Extracted material: Begin

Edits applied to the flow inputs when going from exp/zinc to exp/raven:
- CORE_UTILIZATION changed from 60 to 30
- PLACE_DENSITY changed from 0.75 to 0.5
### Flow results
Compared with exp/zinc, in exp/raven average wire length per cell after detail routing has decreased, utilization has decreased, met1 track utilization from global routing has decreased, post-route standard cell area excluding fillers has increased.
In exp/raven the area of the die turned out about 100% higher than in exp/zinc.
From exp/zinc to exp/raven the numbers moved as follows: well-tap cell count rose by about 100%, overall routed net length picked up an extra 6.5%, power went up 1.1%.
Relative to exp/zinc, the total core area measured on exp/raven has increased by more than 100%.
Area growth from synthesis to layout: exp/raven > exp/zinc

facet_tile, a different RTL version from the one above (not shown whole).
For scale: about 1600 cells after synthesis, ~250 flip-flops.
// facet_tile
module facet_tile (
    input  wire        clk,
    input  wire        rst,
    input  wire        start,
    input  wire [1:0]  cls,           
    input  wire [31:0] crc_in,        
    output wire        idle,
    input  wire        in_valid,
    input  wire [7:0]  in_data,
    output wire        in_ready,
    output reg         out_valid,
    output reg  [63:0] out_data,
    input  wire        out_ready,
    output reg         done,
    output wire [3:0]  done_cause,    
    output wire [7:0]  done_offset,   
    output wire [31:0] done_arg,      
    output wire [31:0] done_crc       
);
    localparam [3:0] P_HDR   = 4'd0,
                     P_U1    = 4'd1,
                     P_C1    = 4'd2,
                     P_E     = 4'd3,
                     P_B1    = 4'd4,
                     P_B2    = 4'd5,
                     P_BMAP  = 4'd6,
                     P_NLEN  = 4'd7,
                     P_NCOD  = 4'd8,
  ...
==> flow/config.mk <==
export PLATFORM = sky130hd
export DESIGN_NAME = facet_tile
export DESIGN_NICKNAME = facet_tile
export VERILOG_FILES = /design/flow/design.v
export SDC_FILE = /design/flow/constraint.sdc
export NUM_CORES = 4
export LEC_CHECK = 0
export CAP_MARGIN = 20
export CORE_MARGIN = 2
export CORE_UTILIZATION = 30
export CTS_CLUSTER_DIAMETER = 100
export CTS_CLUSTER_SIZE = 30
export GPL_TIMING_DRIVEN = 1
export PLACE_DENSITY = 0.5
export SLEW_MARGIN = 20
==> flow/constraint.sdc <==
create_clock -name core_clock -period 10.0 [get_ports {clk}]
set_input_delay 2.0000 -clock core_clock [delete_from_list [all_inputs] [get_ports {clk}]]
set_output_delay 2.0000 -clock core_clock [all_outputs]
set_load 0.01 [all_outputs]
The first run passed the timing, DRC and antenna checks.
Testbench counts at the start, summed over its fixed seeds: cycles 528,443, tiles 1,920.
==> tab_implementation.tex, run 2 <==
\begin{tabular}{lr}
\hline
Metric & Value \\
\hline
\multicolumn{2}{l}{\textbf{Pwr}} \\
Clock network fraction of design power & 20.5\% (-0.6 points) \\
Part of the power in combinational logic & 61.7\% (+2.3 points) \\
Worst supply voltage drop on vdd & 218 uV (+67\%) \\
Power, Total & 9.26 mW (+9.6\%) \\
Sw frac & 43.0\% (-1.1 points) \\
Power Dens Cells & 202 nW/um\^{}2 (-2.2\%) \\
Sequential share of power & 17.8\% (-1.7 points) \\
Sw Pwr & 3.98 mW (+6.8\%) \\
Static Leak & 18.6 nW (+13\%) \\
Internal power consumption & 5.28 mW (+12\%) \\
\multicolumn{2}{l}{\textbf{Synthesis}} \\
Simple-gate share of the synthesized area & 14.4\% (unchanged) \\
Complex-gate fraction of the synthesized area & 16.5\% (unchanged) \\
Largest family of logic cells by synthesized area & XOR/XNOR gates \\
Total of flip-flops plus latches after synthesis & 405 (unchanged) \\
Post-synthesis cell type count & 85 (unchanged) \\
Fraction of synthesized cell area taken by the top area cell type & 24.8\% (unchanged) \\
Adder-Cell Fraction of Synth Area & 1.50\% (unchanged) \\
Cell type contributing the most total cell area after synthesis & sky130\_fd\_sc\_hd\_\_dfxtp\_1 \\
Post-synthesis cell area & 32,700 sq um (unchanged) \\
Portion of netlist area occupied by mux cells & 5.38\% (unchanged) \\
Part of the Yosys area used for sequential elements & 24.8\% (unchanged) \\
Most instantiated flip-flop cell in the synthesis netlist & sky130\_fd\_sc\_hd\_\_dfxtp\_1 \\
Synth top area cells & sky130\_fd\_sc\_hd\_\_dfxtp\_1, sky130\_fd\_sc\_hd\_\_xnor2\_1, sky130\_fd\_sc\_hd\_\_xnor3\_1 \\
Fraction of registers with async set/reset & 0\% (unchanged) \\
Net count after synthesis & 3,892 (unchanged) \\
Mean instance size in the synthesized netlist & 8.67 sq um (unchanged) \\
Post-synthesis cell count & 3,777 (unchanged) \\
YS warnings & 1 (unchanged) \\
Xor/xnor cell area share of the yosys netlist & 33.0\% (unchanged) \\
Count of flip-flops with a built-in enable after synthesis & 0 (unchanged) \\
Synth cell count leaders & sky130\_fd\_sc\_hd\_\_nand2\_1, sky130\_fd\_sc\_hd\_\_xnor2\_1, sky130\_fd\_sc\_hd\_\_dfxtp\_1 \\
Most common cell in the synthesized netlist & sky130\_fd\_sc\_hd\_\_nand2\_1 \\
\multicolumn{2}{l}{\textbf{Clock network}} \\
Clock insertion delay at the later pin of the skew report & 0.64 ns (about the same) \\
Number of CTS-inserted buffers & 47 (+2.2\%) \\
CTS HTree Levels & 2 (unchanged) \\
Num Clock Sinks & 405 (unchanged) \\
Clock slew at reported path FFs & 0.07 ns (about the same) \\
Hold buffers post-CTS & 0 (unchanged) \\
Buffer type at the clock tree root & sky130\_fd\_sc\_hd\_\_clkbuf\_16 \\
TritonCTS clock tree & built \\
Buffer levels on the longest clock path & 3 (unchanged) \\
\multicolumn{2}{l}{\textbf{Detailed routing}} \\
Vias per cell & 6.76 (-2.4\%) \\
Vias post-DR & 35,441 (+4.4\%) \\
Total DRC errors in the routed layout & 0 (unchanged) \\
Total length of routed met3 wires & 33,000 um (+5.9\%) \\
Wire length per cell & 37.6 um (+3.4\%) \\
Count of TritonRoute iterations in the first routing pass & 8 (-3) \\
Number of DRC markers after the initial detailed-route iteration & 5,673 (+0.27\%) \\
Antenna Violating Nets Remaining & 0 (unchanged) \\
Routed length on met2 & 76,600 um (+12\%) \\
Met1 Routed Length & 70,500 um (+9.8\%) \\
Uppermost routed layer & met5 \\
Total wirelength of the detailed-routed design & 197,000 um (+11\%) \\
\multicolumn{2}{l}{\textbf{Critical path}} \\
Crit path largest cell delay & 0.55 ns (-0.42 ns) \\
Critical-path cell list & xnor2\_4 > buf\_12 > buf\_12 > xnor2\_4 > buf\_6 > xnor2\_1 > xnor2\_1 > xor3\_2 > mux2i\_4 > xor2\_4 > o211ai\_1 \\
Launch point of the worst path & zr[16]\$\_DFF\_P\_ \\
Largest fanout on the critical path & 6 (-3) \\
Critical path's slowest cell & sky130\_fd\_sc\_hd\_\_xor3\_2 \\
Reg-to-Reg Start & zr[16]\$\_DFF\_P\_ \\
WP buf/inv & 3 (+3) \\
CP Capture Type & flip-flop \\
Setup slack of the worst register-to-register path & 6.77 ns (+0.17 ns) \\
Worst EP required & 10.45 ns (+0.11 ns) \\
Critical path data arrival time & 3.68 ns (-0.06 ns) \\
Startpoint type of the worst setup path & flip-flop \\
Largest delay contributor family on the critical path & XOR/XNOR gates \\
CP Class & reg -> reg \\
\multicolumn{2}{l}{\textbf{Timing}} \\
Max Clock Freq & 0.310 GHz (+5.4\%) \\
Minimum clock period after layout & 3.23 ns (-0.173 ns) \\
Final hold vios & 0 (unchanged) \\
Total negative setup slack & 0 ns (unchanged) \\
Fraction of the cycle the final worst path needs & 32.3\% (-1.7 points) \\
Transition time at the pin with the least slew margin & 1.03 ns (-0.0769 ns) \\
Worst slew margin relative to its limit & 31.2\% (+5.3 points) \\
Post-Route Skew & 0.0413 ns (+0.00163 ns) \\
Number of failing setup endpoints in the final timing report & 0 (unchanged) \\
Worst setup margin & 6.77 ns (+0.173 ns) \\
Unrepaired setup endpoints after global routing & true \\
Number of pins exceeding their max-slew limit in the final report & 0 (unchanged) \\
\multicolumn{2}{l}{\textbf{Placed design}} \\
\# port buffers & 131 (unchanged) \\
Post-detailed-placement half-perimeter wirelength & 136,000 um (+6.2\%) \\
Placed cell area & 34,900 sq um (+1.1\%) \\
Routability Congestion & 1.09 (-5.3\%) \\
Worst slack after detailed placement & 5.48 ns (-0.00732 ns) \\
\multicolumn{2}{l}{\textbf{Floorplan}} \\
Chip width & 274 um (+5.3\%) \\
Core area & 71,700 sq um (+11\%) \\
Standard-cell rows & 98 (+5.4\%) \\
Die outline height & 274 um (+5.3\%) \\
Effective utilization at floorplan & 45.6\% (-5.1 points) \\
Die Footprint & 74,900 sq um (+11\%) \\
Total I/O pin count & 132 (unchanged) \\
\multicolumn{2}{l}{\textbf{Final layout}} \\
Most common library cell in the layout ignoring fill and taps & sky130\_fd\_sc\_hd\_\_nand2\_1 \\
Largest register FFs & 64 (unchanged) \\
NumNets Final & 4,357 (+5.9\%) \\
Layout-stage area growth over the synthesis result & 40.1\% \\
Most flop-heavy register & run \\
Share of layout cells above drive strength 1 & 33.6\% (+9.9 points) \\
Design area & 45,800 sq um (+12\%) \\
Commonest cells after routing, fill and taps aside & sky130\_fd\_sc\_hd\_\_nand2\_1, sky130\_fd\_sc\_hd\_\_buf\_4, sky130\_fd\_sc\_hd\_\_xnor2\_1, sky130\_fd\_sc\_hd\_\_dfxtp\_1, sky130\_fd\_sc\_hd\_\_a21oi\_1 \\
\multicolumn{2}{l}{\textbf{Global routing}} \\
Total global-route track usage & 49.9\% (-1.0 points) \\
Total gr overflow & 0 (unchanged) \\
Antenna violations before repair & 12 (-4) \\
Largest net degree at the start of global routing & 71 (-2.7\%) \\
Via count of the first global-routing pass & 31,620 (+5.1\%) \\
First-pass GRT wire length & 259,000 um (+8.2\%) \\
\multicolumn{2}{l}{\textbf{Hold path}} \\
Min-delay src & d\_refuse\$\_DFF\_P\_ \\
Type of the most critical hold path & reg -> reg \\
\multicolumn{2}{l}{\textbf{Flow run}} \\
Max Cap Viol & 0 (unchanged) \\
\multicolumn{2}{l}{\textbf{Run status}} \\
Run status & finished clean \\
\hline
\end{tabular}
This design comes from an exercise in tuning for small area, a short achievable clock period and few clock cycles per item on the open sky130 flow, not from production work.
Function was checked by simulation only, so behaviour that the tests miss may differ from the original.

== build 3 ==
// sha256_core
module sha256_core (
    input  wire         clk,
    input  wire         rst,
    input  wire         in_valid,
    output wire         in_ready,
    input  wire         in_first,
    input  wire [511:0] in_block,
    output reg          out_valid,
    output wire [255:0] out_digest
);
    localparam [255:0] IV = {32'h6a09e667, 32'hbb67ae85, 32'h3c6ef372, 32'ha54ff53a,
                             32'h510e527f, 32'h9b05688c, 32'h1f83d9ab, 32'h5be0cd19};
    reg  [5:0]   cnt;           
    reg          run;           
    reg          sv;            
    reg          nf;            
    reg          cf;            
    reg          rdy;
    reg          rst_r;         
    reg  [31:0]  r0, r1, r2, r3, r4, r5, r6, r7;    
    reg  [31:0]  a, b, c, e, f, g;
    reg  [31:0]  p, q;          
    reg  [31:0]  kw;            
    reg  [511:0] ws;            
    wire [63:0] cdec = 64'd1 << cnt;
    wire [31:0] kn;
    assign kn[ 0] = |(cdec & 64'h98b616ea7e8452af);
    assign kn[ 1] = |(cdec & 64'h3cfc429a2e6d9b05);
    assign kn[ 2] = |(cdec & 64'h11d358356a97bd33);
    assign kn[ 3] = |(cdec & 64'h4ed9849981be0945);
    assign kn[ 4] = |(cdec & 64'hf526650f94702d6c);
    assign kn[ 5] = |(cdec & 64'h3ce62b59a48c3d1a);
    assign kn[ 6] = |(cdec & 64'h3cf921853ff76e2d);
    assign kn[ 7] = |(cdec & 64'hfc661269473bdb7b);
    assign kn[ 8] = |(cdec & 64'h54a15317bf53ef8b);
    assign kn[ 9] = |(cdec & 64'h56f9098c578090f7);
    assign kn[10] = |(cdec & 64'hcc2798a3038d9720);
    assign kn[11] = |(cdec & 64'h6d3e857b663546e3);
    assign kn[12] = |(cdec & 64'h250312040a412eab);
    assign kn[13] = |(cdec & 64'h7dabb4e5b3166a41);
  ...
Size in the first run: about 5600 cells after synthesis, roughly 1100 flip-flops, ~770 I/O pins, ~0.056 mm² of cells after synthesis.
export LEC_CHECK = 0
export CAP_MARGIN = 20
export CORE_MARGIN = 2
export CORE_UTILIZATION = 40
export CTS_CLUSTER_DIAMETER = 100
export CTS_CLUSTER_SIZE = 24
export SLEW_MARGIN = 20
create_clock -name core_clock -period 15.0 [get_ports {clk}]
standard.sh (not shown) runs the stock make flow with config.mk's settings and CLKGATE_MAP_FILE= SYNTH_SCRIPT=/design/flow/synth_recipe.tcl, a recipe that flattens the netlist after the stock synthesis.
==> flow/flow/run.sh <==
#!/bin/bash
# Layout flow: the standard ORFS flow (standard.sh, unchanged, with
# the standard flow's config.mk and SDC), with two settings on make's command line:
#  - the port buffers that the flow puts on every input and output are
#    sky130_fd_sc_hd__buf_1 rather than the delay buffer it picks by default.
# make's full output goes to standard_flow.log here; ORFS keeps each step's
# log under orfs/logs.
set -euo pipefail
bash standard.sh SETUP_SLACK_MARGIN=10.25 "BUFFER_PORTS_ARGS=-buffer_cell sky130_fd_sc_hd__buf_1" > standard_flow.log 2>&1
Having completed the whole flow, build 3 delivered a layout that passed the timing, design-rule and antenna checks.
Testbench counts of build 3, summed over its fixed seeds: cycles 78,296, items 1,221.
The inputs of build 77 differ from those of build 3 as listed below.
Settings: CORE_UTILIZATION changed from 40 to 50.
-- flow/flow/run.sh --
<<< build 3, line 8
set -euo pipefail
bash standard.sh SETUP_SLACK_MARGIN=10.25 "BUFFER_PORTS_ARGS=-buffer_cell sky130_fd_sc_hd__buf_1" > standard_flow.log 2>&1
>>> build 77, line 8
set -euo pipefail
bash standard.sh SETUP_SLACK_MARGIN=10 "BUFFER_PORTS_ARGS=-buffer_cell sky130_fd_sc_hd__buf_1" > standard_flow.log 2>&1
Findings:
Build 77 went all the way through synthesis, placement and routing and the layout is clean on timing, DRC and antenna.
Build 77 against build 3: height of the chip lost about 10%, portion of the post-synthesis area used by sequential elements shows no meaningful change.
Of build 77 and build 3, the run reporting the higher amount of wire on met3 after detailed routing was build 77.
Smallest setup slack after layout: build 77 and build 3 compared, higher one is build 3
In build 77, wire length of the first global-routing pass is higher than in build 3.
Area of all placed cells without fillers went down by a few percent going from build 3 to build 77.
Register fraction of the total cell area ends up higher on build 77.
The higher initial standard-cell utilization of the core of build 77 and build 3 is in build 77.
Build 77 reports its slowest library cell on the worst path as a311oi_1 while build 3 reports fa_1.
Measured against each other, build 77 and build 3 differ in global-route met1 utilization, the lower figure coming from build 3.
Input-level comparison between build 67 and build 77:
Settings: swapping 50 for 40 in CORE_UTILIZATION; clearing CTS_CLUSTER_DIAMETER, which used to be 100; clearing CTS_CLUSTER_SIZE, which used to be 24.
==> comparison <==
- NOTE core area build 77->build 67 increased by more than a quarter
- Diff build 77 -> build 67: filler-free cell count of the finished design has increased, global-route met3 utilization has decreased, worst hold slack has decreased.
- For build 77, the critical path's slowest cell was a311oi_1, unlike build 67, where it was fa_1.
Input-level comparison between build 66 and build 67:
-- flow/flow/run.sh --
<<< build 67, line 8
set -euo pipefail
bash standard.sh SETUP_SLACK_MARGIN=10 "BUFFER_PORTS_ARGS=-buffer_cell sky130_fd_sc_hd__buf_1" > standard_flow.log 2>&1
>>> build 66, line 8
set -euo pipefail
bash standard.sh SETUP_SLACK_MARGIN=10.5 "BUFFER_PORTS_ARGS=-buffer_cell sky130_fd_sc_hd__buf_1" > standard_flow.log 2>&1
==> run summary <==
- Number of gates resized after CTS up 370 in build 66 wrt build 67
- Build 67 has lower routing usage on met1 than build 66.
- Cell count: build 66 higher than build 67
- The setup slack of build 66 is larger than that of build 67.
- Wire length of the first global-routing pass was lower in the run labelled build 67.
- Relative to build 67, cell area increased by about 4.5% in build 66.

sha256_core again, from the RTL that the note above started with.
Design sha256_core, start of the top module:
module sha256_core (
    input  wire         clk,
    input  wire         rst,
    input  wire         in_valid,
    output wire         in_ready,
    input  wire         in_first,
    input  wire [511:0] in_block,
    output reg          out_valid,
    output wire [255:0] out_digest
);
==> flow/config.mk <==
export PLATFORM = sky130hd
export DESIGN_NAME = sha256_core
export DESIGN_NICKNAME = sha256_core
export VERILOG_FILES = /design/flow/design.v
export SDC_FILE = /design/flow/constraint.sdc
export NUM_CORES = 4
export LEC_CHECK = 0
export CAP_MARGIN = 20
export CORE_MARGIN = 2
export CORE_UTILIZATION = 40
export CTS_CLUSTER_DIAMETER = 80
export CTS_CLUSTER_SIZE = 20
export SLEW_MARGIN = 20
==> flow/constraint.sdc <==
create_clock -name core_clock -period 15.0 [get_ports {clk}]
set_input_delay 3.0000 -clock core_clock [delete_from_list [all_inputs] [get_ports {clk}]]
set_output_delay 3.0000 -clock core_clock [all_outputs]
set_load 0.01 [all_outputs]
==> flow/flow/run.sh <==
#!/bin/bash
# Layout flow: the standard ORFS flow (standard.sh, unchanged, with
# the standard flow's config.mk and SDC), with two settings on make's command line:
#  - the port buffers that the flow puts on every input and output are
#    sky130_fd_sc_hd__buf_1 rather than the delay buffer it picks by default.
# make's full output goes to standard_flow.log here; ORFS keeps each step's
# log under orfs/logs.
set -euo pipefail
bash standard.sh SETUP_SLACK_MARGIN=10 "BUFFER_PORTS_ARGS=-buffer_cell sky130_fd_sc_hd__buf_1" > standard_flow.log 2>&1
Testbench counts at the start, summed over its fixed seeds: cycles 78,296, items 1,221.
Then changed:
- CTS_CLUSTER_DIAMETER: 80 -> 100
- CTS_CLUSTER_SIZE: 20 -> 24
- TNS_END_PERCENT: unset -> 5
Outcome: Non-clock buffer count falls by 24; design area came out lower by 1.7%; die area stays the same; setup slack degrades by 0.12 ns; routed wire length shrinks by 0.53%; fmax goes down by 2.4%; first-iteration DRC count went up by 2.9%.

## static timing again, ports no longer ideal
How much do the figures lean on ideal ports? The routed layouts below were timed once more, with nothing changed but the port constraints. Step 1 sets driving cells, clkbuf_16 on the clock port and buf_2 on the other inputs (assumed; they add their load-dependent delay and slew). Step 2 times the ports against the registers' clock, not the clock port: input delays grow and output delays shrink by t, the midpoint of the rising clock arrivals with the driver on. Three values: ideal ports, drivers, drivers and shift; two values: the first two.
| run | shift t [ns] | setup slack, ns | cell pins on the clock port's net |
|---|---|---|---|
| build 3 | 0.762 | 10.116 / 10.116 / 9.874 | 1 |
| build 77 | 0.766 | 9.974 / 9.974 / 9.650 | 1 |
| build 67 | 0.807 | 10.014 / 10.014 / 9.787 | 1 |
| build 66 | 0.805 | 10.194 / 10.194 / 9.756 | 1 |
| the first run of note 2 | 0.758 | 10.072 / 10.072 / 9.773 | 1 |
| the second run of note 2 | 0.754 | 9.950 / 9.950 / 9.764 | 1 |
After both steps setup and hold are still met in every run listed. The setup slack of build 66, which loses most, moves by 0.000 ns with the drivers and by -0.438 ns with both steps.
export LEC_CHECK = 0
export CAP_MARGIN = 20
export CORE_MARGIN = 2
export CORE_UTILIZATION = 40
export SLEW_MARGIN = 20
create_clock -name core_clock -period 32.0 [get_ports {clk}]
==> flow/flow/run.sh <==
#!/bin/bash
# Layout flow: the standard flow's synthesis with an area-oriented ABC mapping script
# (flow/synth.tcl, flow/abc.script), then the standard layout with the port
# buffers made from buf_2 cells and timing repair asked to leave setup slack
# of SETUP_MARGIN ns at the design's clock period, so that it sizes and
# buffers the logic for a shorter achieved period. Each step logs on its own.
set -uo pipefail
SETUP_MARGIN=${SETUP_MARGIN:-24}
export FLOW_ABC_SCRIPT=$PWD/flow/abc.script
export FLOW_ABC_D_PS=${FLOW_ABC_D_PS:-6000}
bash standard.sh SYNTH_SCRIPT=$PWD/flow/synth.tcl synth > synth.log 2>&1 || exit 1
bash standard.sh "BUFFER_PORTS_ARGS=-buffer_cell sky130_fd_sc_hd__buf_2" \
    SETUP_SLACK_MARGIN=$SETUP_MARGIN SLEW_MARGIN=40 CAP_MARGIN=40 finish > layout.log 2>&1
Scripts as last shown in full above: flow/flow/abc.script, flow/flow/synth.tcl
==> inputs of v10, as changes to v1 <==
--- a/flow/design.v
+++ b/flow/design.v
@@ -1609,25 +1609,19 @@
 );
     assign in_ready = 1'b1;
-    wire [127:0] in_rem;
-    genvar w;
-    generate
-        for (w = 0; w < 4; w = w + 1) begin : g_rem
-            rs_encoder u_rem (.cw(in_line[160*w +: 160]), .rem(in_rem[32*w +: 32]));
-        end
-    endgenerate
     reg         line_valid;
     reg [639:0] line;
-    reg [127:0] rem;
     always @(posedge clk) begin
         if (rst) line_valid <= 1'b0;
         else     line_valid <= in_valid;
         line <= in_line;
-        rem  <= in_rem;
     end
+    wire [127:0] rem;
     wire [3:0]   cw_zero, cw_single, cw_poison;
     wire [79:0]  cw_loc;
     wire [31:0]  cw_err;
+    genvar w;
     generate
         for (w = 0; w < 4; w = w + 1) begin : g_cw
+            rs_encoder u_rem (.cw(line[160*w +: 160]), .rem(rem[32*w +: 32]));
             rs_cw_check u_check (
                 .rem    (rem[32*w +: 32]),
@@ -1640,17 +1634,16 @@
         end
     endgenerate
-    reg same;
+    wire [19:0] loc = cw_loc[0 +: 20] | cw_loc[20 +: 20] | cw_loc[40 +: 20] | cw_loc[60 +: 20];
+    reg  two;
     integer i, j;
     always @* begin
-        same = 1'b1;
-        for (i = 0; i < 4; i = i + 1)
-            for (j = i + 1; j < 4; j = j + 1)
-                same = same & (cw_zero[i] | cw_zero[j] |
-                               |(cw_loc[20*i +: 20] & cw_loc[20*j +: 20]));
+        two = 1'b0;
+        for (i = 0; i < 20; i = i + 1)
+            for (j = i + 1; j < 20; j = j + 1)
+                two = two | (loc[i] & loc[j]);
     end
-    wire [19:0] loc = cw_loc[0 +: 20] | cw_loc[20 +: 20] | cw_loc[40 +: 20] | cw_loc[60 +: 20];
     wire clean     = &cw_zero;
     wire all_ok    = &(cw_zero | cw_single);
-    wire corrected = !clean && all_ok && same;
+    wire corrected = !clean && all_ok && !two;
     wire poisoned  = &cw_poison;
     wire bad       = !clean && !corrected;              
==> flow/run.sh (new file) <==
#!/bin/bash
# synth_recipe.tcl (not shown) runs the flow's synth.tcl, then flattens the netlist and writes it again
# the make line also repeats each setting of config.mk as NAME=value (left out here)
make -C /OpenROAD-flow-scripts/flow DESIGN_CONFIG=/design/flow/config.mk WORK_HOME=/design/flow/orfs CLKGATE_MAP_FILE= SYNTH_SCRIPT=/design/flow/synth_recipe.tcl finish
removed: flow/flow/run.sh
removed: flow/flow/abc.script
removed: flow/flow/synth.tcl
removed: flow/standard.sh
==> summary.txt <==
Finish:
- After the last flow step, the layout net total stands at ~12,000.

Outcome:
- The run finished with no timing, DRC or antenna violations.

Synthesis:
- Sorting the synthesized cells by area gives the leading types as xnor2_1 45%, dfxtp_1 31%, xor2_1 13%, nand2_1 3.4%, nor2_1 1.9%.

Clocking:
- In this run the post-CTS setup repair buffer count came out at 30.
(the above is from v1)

Extracted material: End

Work to be completed:
Give back the entries above exactly as they are, from their first line through the line that contains "### Flow results", both included, with nothing else.

Solution for this exercise:
Edits applied to the flow inputs when going from exp/zinc to exp/raven:
- CORE_UTILIZATION changed from 60 to 30
- PLACE_DENSITY changed from 0.75 to 0.5
### Flow results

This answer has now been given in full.